_DESCRIPTION OF THE TASK:_ Among the records below, find the line that has "group,metric,value,unit"; from there, give the lines again exactly, and stop after the line that has "critical_path,reg2reg_slack,0.44,ns".

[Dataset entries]

*-*-*

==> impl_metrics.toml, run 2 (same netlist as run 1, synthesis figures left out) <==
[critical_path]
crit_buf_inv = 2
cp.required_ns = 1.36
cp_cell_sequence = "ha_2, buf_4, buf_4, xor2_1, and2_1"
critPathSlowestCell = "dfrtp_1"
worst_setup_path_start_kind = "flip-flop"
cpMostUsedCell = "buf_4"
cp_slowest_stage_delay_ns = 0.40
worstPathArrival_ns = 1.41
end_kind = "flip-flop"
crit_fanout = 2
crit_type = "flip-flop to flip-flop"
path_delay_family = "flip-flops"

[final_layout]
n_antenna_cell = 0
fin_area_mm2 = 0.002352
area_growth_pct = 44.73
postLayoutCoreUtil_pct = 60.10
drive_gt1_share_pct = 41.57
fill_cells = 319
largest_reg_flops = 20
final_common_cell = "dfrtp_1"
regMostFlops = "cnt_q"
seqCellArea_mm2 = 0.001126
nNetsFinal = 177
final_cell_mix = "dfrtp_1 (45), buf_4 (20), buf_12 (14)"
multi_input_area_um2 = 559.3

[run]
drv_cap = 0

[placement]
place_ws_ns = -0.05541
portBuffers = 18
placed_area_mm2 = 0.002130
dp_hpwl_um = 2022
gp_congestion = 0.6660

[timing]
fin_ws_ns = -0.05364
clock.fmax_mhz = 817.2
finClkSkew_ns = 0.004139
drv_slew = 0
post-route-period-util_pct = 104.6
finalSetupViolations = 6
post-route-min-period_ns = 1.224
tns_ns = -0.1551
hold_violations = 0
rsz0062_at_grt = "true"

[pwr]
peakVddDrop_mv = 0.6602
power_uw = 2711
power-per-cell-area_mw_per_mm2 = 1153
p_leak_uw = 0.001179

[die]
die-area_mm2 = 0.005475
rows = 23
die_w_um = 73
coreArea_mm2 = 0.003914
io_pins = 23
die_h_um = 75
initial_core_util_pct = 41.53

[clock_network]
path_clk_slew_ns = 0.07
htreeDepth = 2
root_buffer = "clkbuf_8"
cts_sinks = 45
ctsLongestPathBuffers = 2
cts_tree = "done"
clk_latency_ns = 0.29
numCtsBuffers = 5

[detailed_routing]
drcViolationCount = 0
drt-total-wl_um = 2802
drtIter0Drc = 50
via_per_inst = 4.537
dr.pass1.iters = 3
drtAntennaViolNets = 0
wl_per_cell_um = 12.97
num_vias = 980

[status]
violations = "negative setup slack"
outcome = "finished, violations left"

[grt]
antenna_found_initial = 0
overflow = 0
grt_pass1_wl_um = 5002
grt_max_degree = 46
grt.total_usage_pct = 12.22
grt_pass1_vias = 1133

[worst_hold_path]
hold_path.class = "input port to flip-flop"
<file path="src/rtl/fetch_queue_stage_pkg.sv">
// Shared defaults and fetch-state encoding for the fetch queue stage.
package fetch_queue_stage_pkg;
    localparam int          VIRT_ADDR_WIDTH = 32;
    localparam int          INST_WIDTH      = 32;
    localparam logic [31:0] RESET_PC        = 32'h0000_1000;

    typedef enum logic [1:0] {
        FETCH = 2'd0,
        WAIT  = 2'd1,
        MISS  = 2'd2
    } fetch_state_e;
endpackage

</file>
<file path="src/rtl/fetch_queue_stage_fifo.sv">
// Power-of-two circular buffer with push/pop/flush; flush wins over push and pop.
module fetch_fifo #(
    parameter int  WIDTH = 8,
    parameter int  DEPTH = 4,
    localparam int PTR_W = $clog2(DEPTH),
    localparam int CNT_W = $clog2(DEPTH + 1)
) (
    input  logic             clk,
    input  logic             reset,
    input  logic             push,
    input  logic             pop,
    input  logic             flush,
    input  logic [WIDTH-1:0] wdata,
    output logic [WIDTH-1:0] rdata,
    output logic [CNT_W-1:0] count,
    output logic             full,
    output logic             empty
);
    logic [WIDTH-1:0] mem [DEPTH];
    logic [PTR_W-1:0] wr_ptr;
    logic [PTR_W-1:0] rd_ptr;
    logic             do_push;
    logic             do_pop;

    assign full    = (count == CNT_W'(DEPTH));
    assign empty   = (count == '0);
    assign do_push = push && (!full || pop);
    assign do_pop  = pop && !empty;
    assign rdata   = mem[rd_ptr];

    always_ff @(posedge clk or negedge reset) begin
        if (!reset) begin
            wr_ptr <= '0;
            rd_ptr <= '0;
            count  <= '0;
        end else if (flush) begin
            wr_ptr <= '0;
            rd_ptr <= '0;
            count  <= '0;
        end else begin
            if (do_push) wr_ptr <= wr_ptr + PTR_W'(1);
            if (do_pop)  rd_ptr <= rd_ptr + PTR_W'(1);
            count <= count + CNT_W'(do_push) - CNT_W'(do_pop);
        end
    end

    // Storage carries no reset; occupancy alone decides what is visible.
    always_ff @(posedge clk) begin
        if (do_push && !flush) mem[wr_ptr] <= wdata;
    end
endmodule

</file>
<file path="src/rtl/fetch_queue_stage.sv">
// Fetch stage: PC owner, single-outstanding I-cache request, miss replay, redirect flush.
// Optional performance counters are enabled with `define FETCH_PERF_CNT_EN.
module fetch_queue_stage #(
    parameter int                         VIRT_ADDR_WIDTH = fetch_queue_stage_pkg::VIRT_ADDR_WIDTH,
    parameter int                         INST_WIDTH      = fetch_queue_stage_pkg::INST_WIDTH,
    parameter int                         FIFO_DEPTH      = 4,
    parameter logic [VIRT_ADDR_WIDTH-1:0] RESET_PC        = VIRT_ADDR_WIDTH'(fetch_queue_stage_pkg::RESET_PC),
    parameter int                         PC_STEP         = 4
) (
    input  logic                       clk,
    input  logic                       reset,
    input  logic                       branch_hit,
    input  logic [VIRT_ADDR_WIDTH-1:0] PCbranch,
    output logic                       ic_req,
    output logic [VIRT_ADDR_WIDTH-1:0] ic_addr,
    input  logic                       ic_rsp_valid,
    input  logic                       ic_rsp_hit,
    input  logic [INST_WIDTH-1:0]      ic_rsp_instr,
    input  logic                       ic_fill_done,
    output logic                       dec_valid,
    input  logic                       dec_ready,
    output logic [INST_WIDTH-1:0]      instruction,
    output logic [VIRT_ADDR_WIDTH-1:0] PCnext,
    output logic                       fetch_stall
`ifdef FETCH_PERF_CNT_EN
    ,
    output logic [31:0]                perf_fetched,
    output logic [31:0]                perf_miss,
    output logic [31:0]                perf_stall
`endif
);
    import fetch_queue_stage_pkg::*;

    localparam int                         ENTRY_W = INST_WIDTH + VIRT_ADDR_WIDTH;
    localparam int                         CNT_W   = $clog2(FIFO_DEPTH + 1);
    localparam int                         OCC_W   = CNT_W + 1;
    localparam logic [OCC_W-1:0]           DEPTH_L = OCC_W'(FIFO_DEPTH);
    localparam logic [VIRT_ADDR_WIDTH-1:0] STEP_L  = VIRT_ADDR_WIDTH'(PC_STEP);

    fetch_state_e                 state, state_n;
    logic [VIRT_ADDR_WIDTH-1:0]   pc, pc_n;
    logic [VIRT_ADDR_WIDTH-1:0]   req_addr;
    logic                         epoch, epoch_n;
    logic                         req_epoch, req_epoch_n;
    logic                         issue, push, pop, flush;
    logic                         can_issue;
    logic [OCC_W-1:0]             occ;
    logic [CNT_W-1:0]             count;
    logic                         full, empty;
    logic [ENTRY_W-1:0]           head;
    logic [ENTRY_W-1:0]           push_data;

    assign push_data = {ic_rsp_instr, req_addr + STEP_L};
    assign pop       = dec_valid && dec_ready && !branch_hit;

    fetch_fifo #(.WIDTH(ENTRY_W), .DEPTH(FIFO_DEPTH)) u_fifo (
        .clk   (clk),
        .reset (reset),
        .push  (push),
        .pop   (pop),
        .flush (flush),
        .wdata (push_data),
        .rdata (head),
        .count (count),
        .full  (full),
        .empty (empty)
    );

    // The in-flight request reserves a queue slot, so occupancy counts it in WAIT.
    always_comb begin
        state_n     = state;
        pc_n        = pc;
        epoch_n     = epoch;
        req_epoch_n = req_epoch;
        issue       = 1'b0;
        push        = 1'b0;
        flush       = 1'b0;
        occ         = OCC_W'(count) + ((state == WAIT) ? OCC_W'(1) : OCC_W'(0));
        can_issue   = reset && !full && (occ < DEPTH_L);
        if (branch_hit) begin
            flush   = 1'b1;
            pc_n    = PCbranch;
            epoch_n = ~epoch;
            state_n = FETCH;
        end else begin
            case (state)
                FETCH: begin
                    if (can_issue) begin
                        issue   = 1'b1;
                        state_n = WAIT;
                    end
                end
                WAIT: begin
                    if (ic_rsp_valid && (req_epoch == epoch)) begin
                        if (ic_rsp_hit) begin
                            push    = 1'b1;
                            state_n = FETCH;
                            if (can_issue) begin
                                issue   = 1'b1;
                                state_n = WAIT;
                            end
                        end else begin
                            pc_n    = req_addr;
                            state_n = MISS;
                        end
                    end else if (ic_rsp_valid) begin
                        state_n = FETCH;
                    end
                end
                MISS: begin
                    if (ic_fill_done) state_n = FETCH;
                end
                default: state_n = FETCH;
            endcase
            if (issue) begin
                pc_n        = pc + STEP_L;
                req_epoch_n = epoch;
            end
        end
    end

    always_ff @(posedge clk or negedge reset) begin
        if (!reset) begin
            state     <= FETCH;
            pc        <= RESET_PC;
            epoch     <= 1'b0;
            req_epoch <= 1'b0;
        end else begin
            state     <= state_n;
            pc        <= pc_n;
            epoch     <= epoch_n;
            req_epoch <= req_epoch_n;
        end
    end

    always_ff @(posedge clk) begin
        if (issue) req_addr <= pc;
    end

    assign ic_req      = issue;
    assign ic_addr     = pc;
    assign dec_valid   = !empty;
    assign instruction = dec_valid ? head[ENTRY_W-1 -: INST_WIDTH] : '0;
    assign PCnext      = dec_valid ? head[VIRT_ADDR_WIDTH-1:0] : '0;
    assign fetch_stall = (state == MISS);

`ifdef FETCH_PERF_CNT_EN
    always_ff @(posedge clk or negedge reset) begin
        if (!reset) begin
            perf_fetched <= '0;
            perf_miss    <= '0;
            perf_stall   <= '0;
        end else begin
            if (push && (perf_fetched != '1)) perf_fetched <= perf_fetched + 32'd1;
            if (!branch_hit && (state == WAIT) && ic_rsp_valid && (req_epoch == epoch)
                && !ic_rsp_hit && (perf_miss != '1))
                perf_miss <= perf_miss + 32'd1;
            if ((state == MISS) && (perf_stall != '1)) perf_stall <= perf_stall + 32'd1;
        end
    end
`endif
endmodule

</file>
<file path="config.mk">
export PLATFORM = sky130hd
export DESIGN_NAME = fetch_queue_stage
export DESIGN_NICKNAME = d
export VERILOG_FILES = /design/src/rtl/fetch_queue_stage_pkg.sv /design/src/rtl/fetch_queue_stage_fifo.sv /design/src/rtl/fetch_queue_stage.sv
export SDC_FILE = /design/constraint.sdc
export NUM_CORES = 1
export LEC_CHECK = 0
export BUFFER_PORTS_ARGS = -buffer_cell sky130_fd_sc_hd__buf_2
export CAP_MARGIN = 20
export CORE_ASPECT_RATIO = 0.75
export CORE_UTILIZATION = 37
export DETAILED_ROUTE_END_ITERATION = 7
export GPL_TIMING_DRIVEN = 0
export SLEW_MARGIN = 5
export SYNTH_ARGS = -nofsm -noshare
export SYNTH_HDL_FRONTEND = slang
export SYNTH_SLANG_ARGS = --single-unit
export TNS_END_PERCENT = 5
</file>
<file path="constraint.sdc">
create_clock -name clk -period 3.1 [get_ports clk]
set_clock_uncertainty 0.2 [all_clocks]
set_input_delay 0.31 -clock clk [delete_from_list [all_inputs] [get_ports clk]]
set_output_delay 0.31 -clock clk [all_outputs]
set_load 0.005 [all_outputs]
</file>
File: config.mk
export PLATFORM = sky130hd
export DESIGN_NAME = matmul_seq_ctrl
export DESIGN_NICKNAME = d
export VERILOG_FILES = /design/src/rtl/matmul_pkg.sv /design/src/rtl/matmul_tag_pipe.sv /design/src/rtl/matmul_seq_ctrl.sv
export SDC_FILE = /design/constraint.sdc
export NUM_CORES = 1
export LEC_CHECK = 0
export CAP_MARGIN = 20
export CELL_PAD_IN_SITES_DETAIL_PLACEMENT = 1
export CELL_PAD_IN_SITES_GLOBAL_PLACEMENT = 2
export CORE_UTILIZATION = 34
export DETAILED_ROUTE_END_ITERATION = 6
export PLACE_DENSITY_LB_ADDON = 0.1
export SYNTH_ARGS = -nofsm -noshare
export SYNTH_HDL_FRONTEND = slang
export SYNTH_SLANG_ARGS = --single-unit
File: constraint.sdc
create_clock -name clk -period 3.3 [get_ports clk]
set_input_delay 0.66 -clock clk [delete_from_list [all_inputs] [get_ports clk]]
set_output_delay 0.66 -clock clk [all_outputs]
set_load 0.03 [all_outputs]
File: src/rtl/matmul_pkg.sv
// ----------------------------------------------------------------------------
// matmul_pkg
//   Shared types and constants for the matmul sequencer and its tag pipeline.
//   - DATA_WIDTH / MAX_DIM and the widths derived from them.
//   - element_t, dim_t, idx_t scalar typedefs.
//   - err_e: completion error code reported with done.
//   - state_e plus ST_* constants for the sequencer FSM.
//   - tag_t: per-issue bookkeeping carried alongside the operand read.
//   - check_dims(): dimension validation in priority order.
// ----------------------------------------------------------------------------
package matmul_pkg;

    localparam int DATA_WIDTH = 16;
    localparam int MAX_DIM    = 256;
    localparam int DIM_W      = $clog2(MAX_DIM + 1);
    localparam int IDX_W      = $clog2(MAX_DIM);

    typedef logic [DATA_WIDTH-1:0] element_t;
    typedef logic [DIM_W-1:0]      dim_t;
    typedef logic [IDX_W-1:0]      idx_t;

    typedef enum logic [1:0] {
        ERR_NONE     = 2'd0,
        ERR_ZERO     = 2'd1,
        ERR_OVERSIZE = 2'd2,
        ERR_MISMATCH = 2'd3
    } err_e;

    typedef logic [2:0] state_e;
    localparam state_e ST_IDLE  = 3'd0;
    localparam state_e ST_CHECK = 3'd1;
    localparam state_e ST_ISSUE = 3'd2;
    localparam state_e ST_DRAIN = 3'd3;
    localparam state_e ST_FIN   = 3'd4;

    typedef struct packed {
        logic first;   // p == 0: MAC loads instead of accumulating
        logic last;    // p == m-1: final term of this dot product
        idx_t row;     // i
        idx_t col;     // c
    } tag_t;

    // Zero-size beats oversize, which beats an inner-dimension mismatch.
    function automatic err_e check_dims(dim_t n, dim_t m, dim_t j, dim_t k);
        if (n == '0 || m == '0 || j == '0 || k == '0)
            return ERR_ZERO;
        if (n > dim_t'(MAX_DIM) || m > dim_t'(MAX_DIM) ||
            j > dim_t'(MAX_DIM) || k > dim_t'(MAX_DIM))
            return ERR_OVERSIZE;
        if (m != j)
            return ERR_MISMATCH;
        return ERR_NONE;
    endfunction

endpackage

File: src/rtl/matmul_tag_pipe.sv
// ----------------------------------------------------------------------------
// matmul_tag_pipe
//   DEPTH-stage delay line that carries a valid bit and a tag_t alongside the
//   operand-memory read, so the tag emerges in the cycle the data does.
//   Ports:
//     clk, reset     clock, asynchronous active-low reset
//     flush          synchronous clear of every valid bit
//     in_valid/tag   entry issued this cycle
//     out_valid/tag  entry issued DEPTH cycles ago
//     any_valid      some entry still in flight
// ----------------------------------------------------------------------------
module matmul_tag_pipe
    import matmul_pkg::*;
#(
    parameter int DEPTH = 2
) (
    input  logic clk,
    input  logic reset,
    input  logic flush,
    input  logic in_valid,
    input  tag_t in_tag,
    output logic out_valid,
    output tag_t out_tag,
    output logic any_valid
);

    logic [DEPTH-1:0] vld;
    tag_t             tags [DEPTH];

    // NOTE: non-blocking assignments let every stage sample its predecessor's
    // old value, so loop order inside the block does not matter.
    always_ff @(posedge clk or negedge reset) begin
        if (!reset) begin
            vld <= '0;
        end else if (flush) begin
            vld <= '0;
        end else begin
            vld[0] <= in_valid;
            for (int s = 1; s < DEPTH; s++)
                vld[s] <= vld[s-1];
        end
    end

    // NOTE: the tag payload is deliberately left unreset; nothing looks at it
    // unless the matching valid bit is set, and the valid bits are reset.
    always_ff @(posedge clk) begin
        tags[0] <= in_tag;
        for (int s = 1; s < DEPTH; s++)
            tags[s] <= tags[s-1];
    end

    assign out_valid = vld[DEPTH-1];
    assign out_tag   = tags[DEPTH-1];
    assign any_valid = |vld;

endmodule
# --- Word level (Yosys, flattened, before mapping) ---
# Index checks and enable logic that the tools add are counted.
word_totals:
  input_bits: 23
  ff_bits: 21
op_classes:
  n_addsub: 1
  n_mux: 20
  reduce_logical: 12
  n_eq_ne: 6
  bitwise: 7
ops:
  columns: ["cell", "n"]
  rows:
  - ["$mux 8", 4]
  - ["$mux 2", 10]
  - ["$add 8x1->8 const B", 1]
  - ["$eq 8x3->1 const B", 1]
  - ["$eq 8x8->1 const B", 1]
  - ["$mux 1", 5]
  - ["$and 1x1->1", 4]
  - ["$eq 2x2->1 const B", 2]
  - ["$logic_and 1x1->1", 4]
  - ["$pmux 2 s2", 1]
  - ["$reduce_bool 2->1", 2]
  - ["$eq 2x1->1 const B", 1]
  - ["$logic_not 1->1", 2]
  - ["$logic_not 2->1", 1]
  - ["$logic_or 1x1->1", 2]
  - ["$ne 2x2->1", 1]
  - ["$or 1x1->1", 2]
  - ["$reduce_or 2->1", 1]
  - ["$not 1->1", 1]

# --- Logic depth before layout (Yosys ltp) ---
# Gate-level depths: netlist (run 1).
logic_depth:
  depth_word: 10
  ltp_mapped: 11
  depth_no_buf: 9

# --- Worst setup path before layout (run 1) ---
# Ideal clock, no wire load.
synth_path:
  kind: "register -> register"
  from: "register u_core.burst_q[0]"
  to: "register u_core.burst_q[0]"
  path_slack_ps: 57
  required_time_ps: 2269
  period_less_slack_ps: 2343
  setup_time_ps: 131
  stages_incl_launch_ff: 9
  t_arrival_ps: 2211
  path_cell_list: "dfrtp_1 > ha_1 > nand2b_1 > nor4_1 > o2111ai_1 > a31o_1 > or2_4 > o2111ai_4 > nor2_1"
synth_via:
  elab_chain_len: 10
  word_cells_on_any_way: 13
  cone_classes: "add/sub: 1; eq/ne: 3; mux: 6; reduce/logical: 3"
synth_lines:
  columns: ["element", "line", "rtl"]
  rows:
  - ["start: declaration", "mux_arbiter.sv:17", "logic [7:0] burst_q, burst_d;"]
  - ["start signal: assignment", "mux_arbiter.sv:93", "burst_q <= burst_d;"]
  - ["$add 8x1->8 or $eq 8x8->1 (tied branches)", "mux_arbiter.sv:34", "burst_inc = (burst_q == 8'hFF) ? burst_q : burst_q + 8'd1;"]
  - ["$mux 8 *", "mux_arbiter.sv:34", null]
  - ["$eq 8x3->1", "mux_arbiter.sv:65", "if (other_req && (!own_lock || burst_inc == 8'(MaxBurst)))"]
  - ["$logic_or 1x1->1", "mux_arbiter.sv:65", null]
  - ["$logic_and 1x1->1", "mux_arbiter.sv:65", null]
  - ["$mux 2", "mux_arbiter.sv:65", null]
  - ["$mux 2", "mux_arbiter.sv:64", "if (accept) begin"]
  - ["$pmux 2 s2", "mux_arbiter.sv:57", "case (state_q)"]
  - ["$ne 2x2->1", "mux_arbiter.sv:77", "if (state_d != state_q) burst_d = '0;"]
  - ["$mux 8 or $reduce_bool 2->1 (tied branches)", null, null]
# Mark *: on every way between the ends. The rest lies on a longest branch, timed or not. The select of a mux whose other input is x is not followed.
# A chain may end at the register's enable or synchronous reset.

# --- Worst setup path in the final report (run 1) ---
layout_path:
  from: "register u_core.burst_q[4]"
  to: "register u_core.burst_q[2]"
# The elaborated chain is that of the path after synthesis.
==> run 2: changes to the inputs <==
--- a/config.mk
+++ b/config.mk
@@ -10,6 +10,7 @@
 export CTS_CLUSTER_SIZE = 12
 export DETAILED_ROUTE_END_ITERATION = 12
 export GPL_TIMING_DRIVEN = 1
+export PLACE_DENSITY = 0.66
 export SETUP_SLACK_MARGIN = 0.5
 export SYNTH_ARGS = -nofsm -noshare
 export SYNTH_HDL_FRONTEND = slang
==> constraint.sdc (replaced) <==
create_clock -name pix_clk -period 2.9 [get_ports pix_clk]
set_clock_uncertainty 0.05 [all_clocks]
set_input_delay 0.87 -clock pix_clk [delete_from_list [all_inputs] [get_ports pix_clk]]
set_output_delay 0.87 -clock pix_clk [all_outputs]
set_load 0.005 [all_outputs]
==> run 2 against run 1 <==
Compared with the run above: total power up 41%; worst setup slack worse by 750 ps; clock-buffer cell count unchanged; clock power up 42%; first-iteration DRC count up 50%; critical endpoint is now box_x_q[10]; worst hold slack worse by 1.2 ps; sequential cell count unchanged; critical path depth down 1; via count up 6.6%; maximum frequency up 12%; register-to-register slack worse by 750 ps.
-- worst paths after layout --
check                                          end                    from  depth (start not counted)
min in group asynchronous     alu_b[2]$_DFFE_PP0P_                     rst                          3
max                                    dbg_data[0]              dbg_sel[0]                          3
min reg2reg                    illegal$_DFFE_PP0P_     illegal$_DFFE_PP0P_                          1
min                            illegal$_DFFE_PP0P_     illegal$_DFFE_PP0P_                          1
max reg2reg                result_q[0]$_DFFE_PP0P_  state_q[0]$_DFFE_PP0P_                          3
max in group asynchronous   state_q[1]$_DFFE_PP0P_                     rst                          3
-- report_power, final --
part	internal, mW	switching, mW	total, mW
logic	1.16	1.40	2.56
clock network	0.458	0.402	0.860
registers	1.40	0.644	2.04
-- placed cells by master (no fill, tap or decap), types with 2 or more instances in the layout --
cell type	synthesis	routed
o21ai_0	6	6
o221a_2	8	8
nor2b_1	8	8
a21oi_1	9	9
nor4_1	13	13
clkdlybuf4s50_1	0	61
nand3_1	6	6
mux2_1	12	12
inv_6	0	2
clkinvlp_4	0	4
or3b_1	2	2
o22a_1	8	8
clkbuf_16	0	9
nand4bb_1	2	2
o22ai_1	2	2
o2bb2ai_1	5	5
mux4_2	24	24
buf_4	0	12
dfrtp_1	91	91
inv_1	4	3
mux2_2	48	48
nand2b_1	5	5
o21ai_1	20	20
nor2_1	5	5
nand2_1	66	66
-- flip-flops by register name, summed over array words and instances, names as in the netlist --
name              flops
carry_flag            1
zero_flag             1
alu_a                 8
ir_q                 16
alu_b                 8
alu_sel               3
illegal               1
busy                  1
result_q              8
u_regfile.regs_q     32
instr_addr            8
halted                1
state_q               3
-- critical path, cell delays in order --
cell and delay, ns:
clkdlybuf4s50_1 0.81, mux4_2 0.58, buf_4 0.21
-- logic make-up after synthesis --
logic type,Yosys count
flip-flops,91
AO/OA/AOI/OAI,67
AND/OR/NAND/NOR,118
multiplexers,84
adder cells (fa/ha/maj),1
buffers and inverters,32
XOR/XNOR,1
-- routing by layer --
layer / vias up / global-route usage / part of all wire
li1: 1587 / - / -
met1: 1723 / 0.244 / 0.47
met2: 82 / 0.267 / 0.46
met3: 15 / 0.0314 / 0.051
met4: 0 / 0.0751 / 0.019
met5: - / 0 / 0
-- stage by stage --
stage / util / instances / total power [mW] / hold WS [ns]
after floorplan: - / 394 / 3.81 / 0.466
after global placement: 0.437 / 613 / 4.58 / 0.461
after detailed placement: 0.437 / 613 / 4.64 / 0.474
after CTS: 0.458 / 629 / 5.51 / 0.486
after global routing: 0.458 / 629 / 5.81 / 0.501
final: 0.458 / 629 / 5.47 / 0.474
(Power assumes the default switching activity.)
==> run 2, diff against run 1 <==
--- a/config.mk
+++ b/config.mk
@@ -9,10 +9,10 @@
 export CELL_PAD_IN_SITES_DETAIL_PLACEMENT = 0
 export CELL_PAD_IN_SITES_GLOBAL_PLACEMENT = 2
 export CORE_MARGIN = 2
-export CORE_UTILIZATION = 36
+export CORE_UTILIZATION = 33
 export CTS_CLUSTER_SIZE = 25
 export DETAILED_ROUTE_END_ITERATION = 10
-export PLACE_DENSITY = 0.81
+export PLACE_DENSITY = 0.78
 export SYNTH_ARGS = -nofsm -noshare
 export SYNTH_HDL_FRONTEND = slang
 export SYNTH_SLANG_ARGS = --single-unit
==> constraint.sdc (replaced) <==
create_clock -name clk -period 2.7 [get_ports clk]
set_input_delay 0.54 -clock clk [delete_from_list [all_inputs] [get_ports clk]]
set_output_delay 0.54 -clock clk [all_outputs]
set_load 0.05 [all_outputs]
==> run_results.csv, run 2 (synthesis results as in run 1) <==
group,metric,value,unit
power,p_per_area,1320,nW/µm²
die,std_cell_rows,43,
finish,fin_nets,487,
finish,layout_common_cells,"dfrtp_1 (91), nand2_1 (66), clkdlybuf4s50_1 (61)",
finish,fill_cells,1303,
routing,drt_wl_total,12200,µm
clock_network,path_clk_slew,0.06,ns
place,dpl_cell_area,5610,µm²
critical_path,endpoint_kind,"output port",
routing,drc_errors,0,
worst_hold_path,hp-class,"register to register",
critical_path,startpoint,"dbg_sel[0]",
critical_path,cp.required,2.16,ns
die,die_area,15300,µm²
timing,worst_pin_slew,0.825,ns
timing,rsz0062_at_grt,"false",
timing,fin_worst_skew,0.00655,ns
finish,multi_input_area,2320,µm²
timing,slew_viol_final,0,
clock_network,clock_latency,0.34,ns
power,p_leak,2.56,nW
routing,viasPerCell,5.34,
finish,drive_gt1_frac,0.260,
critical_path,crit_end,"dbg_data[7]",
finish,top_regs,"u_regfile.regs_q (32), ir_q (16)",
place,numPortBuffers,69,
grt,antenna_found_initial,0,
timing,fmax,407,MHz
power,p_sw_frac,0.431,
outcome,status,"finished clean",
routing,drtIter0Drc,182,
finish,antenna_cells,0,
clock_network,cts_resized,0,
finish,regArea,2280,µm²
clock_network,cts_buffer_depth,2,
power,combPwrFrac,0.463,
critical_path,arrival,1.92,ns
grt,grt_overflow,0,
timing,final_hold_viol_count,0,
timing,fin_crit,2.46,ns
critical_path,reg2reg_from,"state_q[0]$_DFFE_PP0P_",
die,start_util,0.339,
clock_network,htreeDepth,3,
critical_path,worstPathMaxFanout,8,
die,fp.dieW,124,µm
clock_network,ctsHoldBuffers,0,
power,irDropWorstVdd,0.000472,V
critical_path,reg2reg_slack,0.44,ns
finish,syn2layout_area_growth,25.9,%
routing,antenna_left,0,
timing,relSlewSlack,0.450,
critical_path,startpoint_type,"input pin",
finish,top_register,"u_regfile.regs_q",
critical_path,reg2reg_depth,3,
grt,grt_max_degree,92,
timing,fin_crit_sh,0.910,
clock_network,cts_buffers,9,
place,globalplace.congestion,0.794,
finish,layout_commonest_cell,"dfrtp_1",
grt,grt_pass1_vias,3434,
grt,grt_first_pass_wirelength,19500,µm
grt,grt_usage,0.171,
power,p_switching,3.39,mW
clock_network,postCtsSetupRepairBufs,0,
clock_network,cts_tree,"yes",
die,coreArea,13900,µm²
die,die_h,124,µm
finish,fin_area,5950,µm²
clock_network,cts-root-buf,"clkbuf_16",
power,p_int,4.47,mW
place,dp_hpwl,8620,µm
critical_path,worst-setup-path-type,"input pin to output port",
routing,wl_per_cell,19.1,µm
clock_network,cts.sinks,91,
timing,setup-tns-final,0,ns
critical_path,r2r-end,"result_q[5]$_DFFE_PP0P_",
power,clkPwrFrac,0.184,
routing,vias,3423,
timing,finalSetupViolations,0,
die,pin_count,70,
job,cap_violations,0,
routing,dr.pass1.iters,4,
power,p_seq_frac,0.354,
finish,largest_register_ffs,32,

*-*-*

_RESPONSE FOR THIS EXERCISE:_
group,metric,value,unit
power,p_per_area,1320,nW/µm²
die,std_cell_rows,43,
finish,fin_nets,487,
finish,layout_common_cells,"dfrtp_1 (91), nand2_1 (66), clkdlybuf4s50_1 (61)",
finish,fill_cells,1303,
routing,drt_wl_total,12200,µm
clock_network,path_clk_slew,0.06,ns
place,dpl_cell_area,5610,µm²
critical_path,endpoint_kind,"output port",
routing,drc_errors,0,
worst_hold_path,hp-class,"register to register",
critical_path,startpoint,"dbg_sel[0]",
critical_path,cp.required,2.16,ns
die,die_area,15300,µm²
timing,worst_pin_slew,0.825,ns
timing,rsz0062_at_grt,"false",
timing,fin_worst_skew,0.00655,ns
finish,multi_input_area,2320,µm²
timing,slew_viol_final,0,
clock_network,clock_latency,0.34,ns
power,p_leak,2.56,nW
routing,viasPerCell,5.34,
finish,drive_gt1_frac,0.260,
critical_path,crit_end,"dbg_data[7]",
finish,top_regs,"u_regfile.regs_q (32), ir_q (16)",
place,numPortBuffers,69,
grt,antenna_found_initial,0,
timing,fmax,407,MHz
power,p_sw_frac,0.431,
outcome,status,"finished clean",
routing,drtIter0Drc,182,
finish,antenna_cells,0,
clock_network,cts_resized,0,
finish,regArea,2280,µm²
clock_network,cts_buffer_depth,2,
power,combPwrFrac,0.463,
critical_path,arrival,1.92,ns
grt,grt_overflow,0,
timing,final_hold_viol_count,0,
timing,fin_crit,2.46,ns
critical_path,reg2reg_from,"state_q[0]$_DFFE_PP0P_",
die,start_util,0.339,
clock_network,htreeDepth,3,
critical_path,worstPathMaxFanout,8,
die,fp.dieW,124,µm
clock_network,ctsHoldBuffers,0,
power,irDropWorstVdd,0.000472,V
critical_path,reg2reg_slack,0.44,ns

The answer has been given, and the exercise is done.